ACLU Unflusterred by Marriage Religious Objection Claims

James Esseks, who heads the ACLU LGBT & AIDS Project. | ACLU.ORG

James Esseks, who heads the ACLU LGBT & AIDS Project. | ACLU.ORG

Senior members of the American Civil Liberties Union say that while efforts in a few states to enact laws exempting businesses and government employees from participating in the marriages of gay and lesbian couples have received media attention, they have largely been unsuccessful.

“I think the way this is going to continue is a few small conflicts here and there,” said James Esseks, director of the ACLU Lesbian Gay Bisexual Transgender & AIDS Project, during an October 23 briefing with reporters.

Currently, 32 states let lesbian and gay couples marry and that number is expected to grow quickly. The conservative response to this success has been to press for state laws that would let private businesses and government employees refuse to serve these couples or perform such nuptials if they have religious objections to same-sex marriage.

Senior legal staffers point to defeat of legislative efforts in many states

In recent legislative sessions, state legislators introduced bills in 10 states that were touted as ways of generally protecting religious freedom. The bills were defeated in nine of those 10 states, Esseks said. Three other states had laws that specifically targeted gay and lesbian people. None passed.

“The intent behind some of those laws was very clearly to discriminate against lesbians and gay men,” Esseks said.

This year, owners of wedding chapels, which are private businesses, in Nevada and Idaho announced that they would refuse to marry gay and lesbian couples after federal courts in those states struck down marriage bans there. They cited their religious views as justification. Nevada law bars discrimination based on sexual orientation and gender identity by businesses.

“In Nevada, open for business means open to all,” said Tod Story, executive director of the ACLU of Nevada. “A few wedding chapels have said they will refuse to perform weddings for same-sex couples.”

In Idaho, the owners of Hitching Post in Coeur d’Alene first announced that they would not marry gay and lesbian couples. Originally established as a for-profit business, Hitching Post has apparently changed its legal status to a religious corporation, which would exempt it from the city’s anti-discrimination law.

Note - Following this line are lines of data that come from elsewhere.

Background: an optimization exercise with open tools, aiming at small area. Do not read the settings as production practice. The RTL was checked by simulation tests, not by an equivalence proof against the original design. Power and IR drop assume default switching activity.

==> flow/constraint.sdc <==
create_clock -name core_clock -period 10.0 [get_ports {clk}]
set_input_delay 2.0000 -clock core_clock [delete_from_list [all_inputs] [get_ports {clk}]]
set_output_delay 2.0000 -clock core_clock [all_outputs]
set_load 0.01 [all_outputs]
==> flow/flow/area4.abc <==
strash
dch
map -a
strash
dch
map -a
topo
==> flow/standard.sh <==
#!/bin/bash
# synth_recipe.tcl (not shown) runs the flow's synth.tcl, then flattens the netlist and writes it again
# the make line also repeats each setting of config.mk as NAME=value (left out here)
make -C /OpenROAD-flow-scripts/flow DESIGN_CONFIG=/design/flow/config.mk WORK_HOME=/design/flow/orfs CLKGATE_MAP_FILE= SYNTH_SCRIPT=/design/flow/synth_recipe.tcl "${@:-finish}"
==> flow/flow/area7.abc <==
&get -n
&st
&dc2
&syn3
&dch -f
&nf
&st
&dc2
&dch -f
&nf
&put
==> flow/flow/area5.abc <==
&get -n
&st
&syn2
&dch -f
&nf -R 1000 -p
&st
&syn2
&dch -f
&nf -p
&st
&dch -f
&nf -p
&put
Context: an optimization exercise on an open-source flow, tuned for small area, a short achievable clock period and few clock cycles. The choices shown serve that exercise and are no tape-out recipe.
In this exercise RTL edits were held to simulation tests only and were not proved equivalent to the original.

==> run H <==
Design bitmap_frame_allocator, start of the top module:
module bitmap_frame_allocator
(
    input  logic                   i_clk,
    input  logic                   i_rst_n,
    input  logic                   s_axis_tvalid,
    output logic                   s_axis_tready,
    input  logic [IN_TDATA_W-1:0]  s_axis_tdata,    
    input  logic [KIND_W-1:0]      s_axis_tuser,    
    output logic                   m_axis_tvalid,
    input  logic                   m_axis_tready,
    output logic [OUT_TDATA_W-1:0] m_axis_tdata,    
    output logic [0:0]             m_axis_tuser     
);
    logic [ADDR_W-1:0]  lo_addr;
    logic [ADDR_W-1:0]  hi_addr;
    logic [KIND_W-1:0]  req_type;
    logic               accept;
    logic               in_ovf;
    logic [FRAME_W-1:0] in_last;
    assign lo_addr  = s_axis_tdata[ADDR_W-1:0];
    assign hi_addr  = s_axis_tdata[IN_TDATA_W-1:ADDR_W];
    assign req_type = s_axis_tuser;
    assign accept   = s_axis_tvalid && s_axis_tready;
    always_comb begin
        in_ovf = |lo_addr[ADDR_W-1:FRAME_SHIFT+FRAME_W];
        if (|hi_addr[ADDR_W-1:FRAME_SHIFT+FRAME_W]
            || &hi_addr[FRAME_SHIFT+FRAME_W-1:FRAME_SHIFT]) begin
            in_last = FRAME_W'(LAST_FRAME);
        end else begin
            in_last = hi_addr[FRAME_SHIFT+FRAME_W-1:FRAME_SHIFT]
                    + FRAME_W'((req_type == REQ_USED) && (|hi_addr[FRAME_SHIFT-1:0]));
        end
  ...
Settings: LEC_CHECK=0, CAP_MARGIN=20, CELL_PAD_IN_SITES_DETAIL_PLACEMENT=1, CELL_PAD_IN_SITES_GLOBAL_PLACEMENT=1, CORE_MARGIN=2, CORE_UTILIZATION=33, PLACE_DENSITY=0.5, SETUP_SLACK_MARGIN=0.5, SLEW_MARGIN=20, SYNTH_MEMORY_MAX_BITS=8192; clock period 6.0 ns.
run.sh (not shown) runs the stock make flow with config.mk's settings and CLKGATE_MAP_FILE= SYNTH_SCRIPT=/design/flow/synth_recipe.tcl, a recipe that flattens the netlist after the stock synthesis.
==> run E (differences from run H) <==
--- a/flow/design.v
+++ b/flow/design.v
@@ -83,46 +83,44 @@
     logic               e_split;       
     logic               q_full;
     logic               cand_unknown;
     logic               e_alloc;
     logic               e_range;
     logic               e_nonempty;
     logic               r_c1v;         
     logic [FRAME_W-1:0] r_c1;
+    logic               r_c1n;         
+    logic               r_c0v;         
+    logic [FRAME_W-1:0] r_c0;
     logic               r_p_stale;     
     logic               r_p_alloc;     
     logic               r_p_alloc_a;   
-    logic               r_p_single;    
-    logic               r_c0v;         
-    logic [FRAME_W-1:0] r_c0;
     logic               r_p_free;      
     logic               r_p_used;      
     logic [FRAME_W-1:0] r_p_a;
     logic [FRAME_W-1:0] r_p_b;
     logic               f_v;           
     logic [FRAME_W-1:0] f;
     logic               f_is_a;        
     logic [ROWS-1:0]    f_row_oh;      
     logic [WORD_W-1:0]  f_col_oh;
     logic [ROWS-1:0]    c1_row_oh;
     logic [WORD_W-1:0]  c1_col_oh;
     logic [ROWS-1:0]    c0_row_oh;
     logic [WORD_W-1:0]  c0_col_oh;
     logic               f_is_c0;       
-    logic               f_is_n;        
     always_comb begin
         f_is_a = r_p_free && (!r_c1v || (r_p_a < r_c1));
-        f_is_c0 = r_p_alloc_a && r_p_single;
-        f_is_n  = r_p_alloc_a && !r_p_single;
+        f_is_c0 = r_p_alloc_a && !r_c1n;
         if (f_is_c0) begin
             f_v = r_c0v;
             f   = r_c0;
-        end else if (f_is_n) begin
-            f_v = 1'b1;
+        end else if (r_p_alloc) begin
+            f_v = r_c1n;
             f   = r_c1 + FRAME_W'(1);
         end else if (r_p_free) begin
             f_v = 1'b1;
             f   = f_is_a ? r_p_a : r_c1;
         end else begin
             f_v = r_c1v;
             f   = r_c1;
         end
@@ -135,29 +133,29 @@
         for (int r = 0; r < ROWS; r++) begin
             c0_row_oh[r] = r_c0[FRAME_W-1:BIT_W] == ROW_W'(r);
         end
         for (int c = 0; c < WORD_W; c++) begin
             c0_col_oh[c] = r_c0[BIT_W-1:0] == BIT_W'(c);
         end
         for (int r = 0; r < ROWS; r++) begin
             f_row_oh[r] = f_is_c0   ? (r_c0v && c0_row_oh[r])
-                        : f_is_n    ? (c1_col_oh[WORD_W-1] ? c1_row_oh[(r + ROWS - 1) % ROWS]
-                                                           : c1_row_oh[r])
                         : f_is_a    ? (r_p_a[FRAME_W-1:BIT_W] == ROW_W'(r))
+                        : r_p_alloc ? (r_c1n && (c1_col_oh[WORD_W-1] ? c1_row_oh[(r + ROWS - 1) % ROWS]
+                                                                     : c1_row_oh[r]))
                         :             (r_c1v && c1_row_oh[r]);
         end
         for (int c = 0; c < WORD_W; c++) begin
             f_col_oh[c] = f_is_c0   ? c0_col_oh[c]
-                        : f_is_n    ? c1_col_oh[(c + WORD_W - 1) % WORD_W]
                         : f_is_a    ? (r_p_a[BIT_W-1:0] == BIT_W'(c))
+                        : r_p_alloc ? c1_col_oh[(c + WORD_W - 1) % WORD_W]
                         :             c1_col_oh[c];
         end
         cand_unknown = r_p_stale
-                    || (r_p_alloc && !r_p_alloc_a)
+                    || (r_p_alloc && !r_p_alloc_a && !r_c1n)
                     || (r_p_used && r_c1v && (r_p_a <= r_c1) && (r_c1 <= r_p_b));
     end
     assign e_go       = r_v && !q_full && !((r_kind == REQ_ALLOC) && cand_unknown);
     assign e_done     = e_go && !e_split;
     assign e_alloc    = e_go && (r_kind == REQ_ALLOC);
     assign e_range    = e_go && (r_kind == REQ_FREE || r_kind == REQ_USED) && !r_ovf;
     assign e_nonempty = e_done && e_range && (r_first <= r_last);
     always_ff @(posedge i_clk) begin
@@ -205,19 +203,16 @@
             r_p_stale <= 1'b0;
             r_p_alloc <= e_alloc && f_v;
             r_p_alloc_a <= e_alloc && f_is_a;
             r_p_free  <= e_nonempty && (r_kind == REQ_FREE);
             r_p_used  <= e_nonempty && (r_kind == REQ_USED);
         end
         r_p_a <= r_first;
         r_p_b <= r_last;
-        r_p_single <= r_p_a == r_p_b;
-        r_c0v <= r_c1v;
-        r_c0  <= r_c1;
     end
     logic [WORD_W-1:0] r_map [ROWS];
     logic [ROW_W-1:0]  fr, lr;
     logic [BIT_W-1:0]  fc, lc;
     logic              fpart, lpart;
     logic [ROWS-1:0]   we_a, we_b;
     logic [WORD_W-1:0] we_x;
     logic              wr_val;
@@ -272,73 +267,83 @@
             for (int c = 0; c < WORD_W; c++) begin
                 if (we_a[r] || (we_b[r] && we_x[c])) begin
                     r_map[r][c] <= wr_val;
                 end
             end
         end
     end
     logic [4095:0]     z;
-    logic [1023:0]     l0_v;
+    logic [1023:0]     l0_v, l0_n;
     logic [1:0]        l0_i [1024];
-    logic [255:0]      l1_v;
+    logic [255:0]      l1_v, l1_n;
     logic [3:0]        l1_i [256];
-    logic [63:0]       l2_v;
+    logic [63:0]       l2_v, l2_n;
     logic [5:0]        l2_i [64];
-    logic [15:0]       l3_v;
+    logic [15:0]       l3_v, l3_n;
     logic [7:0]        l3_i [16];
-    logic [3:0]        l4_v;
+    logic [3:0]        l4_v, l4_n;
     logic [9:0]        l4_i [4];
-    logic              l5_v;
+    logic              l5_v, l5_n;
     logic [11:0]       l5_i;
     always_comb begin
         for (int r = 0; r < ROWS; r++) begin
             z[r*WORD_W +: WORD_W] = ~r_map[r];
         end
         for (int n = 0; n < 1024; n++) begin
-            l0_v[n] = |z[n*4 +: 4];
-            l0_i[n] = z[n*4] ? 2'd0 : z[n*4+1] ? 2'd1 : z[n*4+2] ? 2'd2 : 2'd3;
+            logic [4:0] q;
+            q = {(n == 1023) ? 1'b0 : z[n*4+4], z[n*4 +: 4]};
+            l0_v[n] = |q[3:0];
+            l0_i[n] = q[0] ? 2'd0 : q[1] ? 2'd1 : q[2] ? 2'd2 : 2'd3;
+            l0_n[n] = q[0] ? q[1] : q[1] ? q[2] : q[2] ? q[3] : q[4];
         end
         for (int n = 0; n < 256; n++) begin
             l1_v[n] = |l0_v[n*4 +: 4];
-            l1_i[n] = l0_v[n*4]   ? {2'd0, l0_i[n*4]}
-                    : l0_v[n*4+1] ? {2'd1, l0_i[n*4+1]}
-                    : l0_v[n*4+2] ? {2'd2, l0_i[n*4+2]}
-                    :               {2'd3, l0_i[n*4+3]};
+            {l1_n[n], l1_i[n]}
+                    = l0_v[n*4]   ? {l0_n[n*4],   2'd0, l0_i[n*4]}
+                    : l0_v[n*4+1] ? {l0_n[n*4+1], 2'd1, l0_i[n*4+1]}
+                    : l0_v[n*4+2] ? {l0_n[n*4+2], 2'd2, l0_i[n*4+2]}
+                    :               {l0_n[n*4+3], 2'd3, l0_i[n*4+3]};
         end
         for (int n = 0; n < 64; n++) begin
             l2_v[n] = |l1_v[n*4 +: 4];
-            l2_i[n] = l1_v[n*4]   ? {2'd0, l1_i[n*4]}
-                    : l1_v[n*4+1] ? {2'd1, l1_i[n*4+1]}
-                    : l1_v[n*4+2] ? {2'd2, l1_i[n*4+2]}
-                    :               {2'd3, l1_i[n*4+3]};
+            {l2_n[n], l2_i[n]}
+                    = l1_v[n*4]   ? {l1_n[n*4],   2'd0, l1_i[n*4]}
+                    : l1_v[n*4+1] ? {l1_n[n*4+1], 2'd1, l1_i[n*4+1]}
+                    : l1_v[n*4+2] ? {l1_n[n*4+2], 2'd2, l1_i[n*4+2]}
+                    :               {l1_n[n*4+3], 2'd3, l1_i[n*4+3]};
         end
         for (int n = 0; n < 16; n++) begin
             l3_v[n] = |l2_v[n*4 +: 4];
-            l3_i[n] = l2_v[n*4]   ? {2'd0, l2_i[n*4]}
-                    : l2_v[n*4+1] ? {2'd1, l2_i[n*4+1]}
-                    : l2_v[n*4+2] ? {2'd2, l2_i[n*4+2]}
-                    :               {2'd3, l2_i[n*4+3]};
+            {l3_n[n], l3_i[n]}
+                    = l2_v[n*4]   ? {l2_n[n*4],   2'd0, l2_i[n*4]}
+                    : l2_v[n*4+1] ? {l2_n[n*4+1], 2'd1, l2_i[n*4+1]}
+                    : l2_v[n*4+2] ? {l2_n[n*4+2], 2'd2, l2_i[n*4+2]}
+                    :               {l2_n[n*4+3], 2'd3, l2_i[n*4+3]};
         end
         for (int n = 0; n < 4; n++) begin
             l4_v[n] = |l3_v[n*4 +: 4];
-            l4_i[n] = l3_v[n*4]   ? {2'd0, l3_i[n*4]}
-                    : l3_v[n*4+1] ? {2'd1, l3_i[n*4+1]}
-                    : l3_v[n*4+2] ? {2'd2, l3_i[n*4+2]}
-                    :               {2'd3, l3_i[n*4+3]};
+            {l4_n[n], l4_i[n]}
+                    = l3_v[n*4]   ? {l3_n[n*4],   2'd0, l3_i[n*4]}
+                    : l3_v[n*4+1] ? {l3_n[n*4+1], 2'd1, l3_i[n*4+1]}
+                    : l3_v[n*4+2] ? {l3_n[n*4+2], 2'd2, l3_i[n*4+2]}
+                    :               {l3_n[n*4+3], 2'd3, l3_i[n*4+3]};
         end
         l5_v = |l4_v;
-        l5_i = l4_v[0] ? {2'd0, l4_i[0]}
-             : l4_v[1] ? {2'd1, l4_i[1]}
-             : l4_v[2] ? {2'd2, l4_i[2]}
-             :           {2'd3, l4_i[3]};
+        {l5_n, l5_i} = l4_v[0] ? {l4_n[0], 2'd0, l4_i[0]}
+                     : l4_v[1] ? {l4_n[1], 2'd1, l4_i[1]}
+                     : l4_v[2] ? {l4_n[2], 2'd2, l4_i[2]}
+                     :           {l4_n[3], 2'd3, l4_i[3]};
     end
     always_ff @(posedge i_clk) begin
         r_c1v <= l5_v;
         r_c1  <= l5_i;
+        r_c1n <= l5_v && l5_n;
+        r_c0v <= r_c1v;
+        r_c0  <= r_c1;
     end
     logic               r_o0_v, r_o1_v;
     logic [FRAME_W-1:0] r_o0_frame, r_o1_frame;
     logic               r_o0_found, r_o1_found;
     logic [FRAME_W-1:0] res_frame;
     logic               res_found;
     logic               pop;
     assign res_found = e_alloc && f_v;
--- a/flow/config.mk
+++ b/flow/config.mk
@@ -6,11 +6,11 @@
 export NUM_CORES = 4
 export LEC_CHECK = 0
 export CAP_MARGIN = 20
 export CELL_PAD_IN_SITES_DETAIL_PLACEMENT = 1
 export CELL_PAD_IN_SITES_GLOBAL_PLACEMENT = 1
 export CORE_MARGIN = 2
 export CORE_UTILIZATION = 33
 export PLACE_DENSITY = 0.5
-export SETUP_SLACK_MARGIN = 0.5
+export SETUP_SLACK_MARGIN = 1.0
 export SLEW_MARGIN = 20
 export SYNTH_MEMORY_MAX_BITS = 8192
==> qor summary <==
metric                                                                                                       run E                    run H
Outcome                                                                                 complete, but fails checks  complete, no violations
Layout check failures                          antenna violations, max-capacitance violations, max-slew violations                        -
Final standard cell utilization of the core                                                                 38.68%                   38.23%
First-pass GRT wire length                                                                                 1705 mm                  1389 mm
Max-slew violation count                                                                                         6                        0
Worst reg2reg path startpoint                                                                        r_map[23][19]               r_last[11]
Number of cell rows                                                                                            314                      293
Detailed Place HPWL                                                                                       810.2 mm                 625.8 mm
Maximum VDD drop                                                                                          356.9 uV                 315.2 uV
Data arrival time at the worst-slack endpoint                                                              6.17 ns                  6.47 ns
WHS Path Cells                                                                                                   0                        1
Die area                                                                                                737700 um2               642700 um2
Synthesized instance count                                                                                   25750                    20200
Layout Cells excl Fill                                                                                       36260                    29060
Testbench counts of run H, summed over its fixed seeds: cycles 10,319.
Testbench counts of run E, summed over its fixed seeds: cycles 8,814.

separate check: timing with driven ports:
The results above use ideal ports. As a check the final layouts listed here were re-extracted and re-timed, cells and wires unchanged. Step 1, drivers: a clkbuf_16 drives i_clk and a buf_2 each remaining input, both assumed. Step 2 adds t to the input delays and takes it off the output delays; t is the mean of the earliest and latest rising clock arrival at the registers after step 1. Input paths then give back, and output paths get back, about the clock's delay inside the block. a / b / c = ideal ports / drivers / drivers and shift; a / b = the first two.
| run | t (ns) | setup WS [ns] | hold WS [ns] | worst setup path at the end |
|---|---|---|---|---|
| run H | 1.254 | 0.324 / 0.324 / 0.324 | 0.532 / 0.532 / 0.532 | register to register |
| run E | 1.304 | 0.980 / 0.980 / 0.942 | 0.474 / 0.474 / 0.474 | input to register |
For run E, which loses most, drivers alone change the setup slack by 0.000 ns; drivers and shift together by -0.038 ns.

Leo Morales, the interim executive director at the ACLU of Idaho, said Hitching Post had “restructured themselves to become a religious organization” and that the law provided a “reasonable exception” for such corporations. The ACLU has a long history of defending religious freedom.

On October 21, Phil Berger, the Republican leader of the State Senate in North Carolina, issued a press release saying he would try to enact legislation that would let government employees in that state deny marriage services to gay and lesbian couples. The Associated Press reported that on October 26, Berger and 27 other senators asked state court administrators to not punish state employees who refuse to marry gay and lesbian couples.

“Regardless of their political ideology, all North Carolinians should be deeply concerned by this proposal,” said Christopher Brook, the legal director at the ACLU of North Carolina. “State officials don’t get to pick and choose which laws they will follow… Government officials serve all the public.”

North Carolina may present the most serious challenge to gay and lesbian couples seeking to wed, but so far Berger and his colleagues have done little more than issue press statements.

Twenty-one states bar discrimination based on sexual orientation and 18 of those also bar discrimination based on gender identity. Businesses in those states are likely barred from refusing to serve gay and lesbian couples. If the court rulings continue on their current trend, it appears that government employees in all 50 states will soon be barred from refusing to marry gay and lesbian couples.